Ascolto reciproco, inclusione, valorizzazione delle differenze e dialogo come strumento per superare le divisioni: sono stati questi i temi centrali del convegno “Mediterraneo: mare di pace?”, un percorso di riflessione che ha intrecciato storia, fede cristiana e linguaggi dell’arte per ripensare il Mediterraneo, ieri come oggi, quale luogo di incontro, scambio e confronto tra popoli.
A chiudere i lavori, nel Duomo di Cefalù, è stato il Presidente della Repubblica Sergio Mattarella, che ha sottolineato l’importanza di fare proprie le sollecitazioni emerse: «Portiamo dentro di noi quanto ci è stato detto nelle relazioni e quanto ci è stato sollecitato in termini di riflessione anche per azioni quotidiane da svolgere ciascuno con propri compiti e responsabilità».

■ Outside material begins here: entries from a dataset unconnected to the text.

<file path="config.mk">
export PLATFORM = sky130hd
export DESIGN_NAME = double_ended_queue
export DESIGN_NICKNAME = d
export VERILOG_FILES = /design/src/hw/rtl/dq_pkg.sv /design/src/hw/rtl/dq_ram.sv /design/src/hw/rtl/dq_ctrl.sv /design/src/hw/rtl/dq_datapath.sv /design/src/hw/rtl/double_ended_queue.sv
export SDC_FILE = /design/constraint.sdc
export NUM_CORES = 2
export LEC_CHECK = 0
export BUFFER_PORTS_ARGS = -buffer_cell sky130_fd_sc_hd__buf_2
export CORE_UTILIZATION = 50
export DETAILED_ROUTE_END_ITERATION = 6
export MAX_ROUTING_LAYER = met4
export PLACE_DENSITY = 0.69
export SKIP_LAST_GASP = 1
export SYNTH_ARGS = -nofsm -noshare
export SYNTH_HDL_FRONTEND = slang
export SYNTH_SLANG_ARGS = --single-unit
</file>
<file path="constraint.sdc">
create_clock -name clk -period 14.7 [get_ports clk]
set_input_delay 4.41 -clock clk [delete_from_list [all_inputs] [get_ports clk]]
set_output_delay 4.41 -clock clk [all_outputs]
set_load 0.1 [all_outputs]
</file>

Il Capo dello Stato ha poi espresso apprezzamento per l’iniziativa, ringraziando la Fondazione Accademia Via Pulchritudinis, la Diocesi e il Comune di Cefalù per aver dato vita a «un convegno di vero godimento intellettuale, con una quantità di sollecitazioni, di indicazioni per riflettere e adeguare comportamenti e iniziative».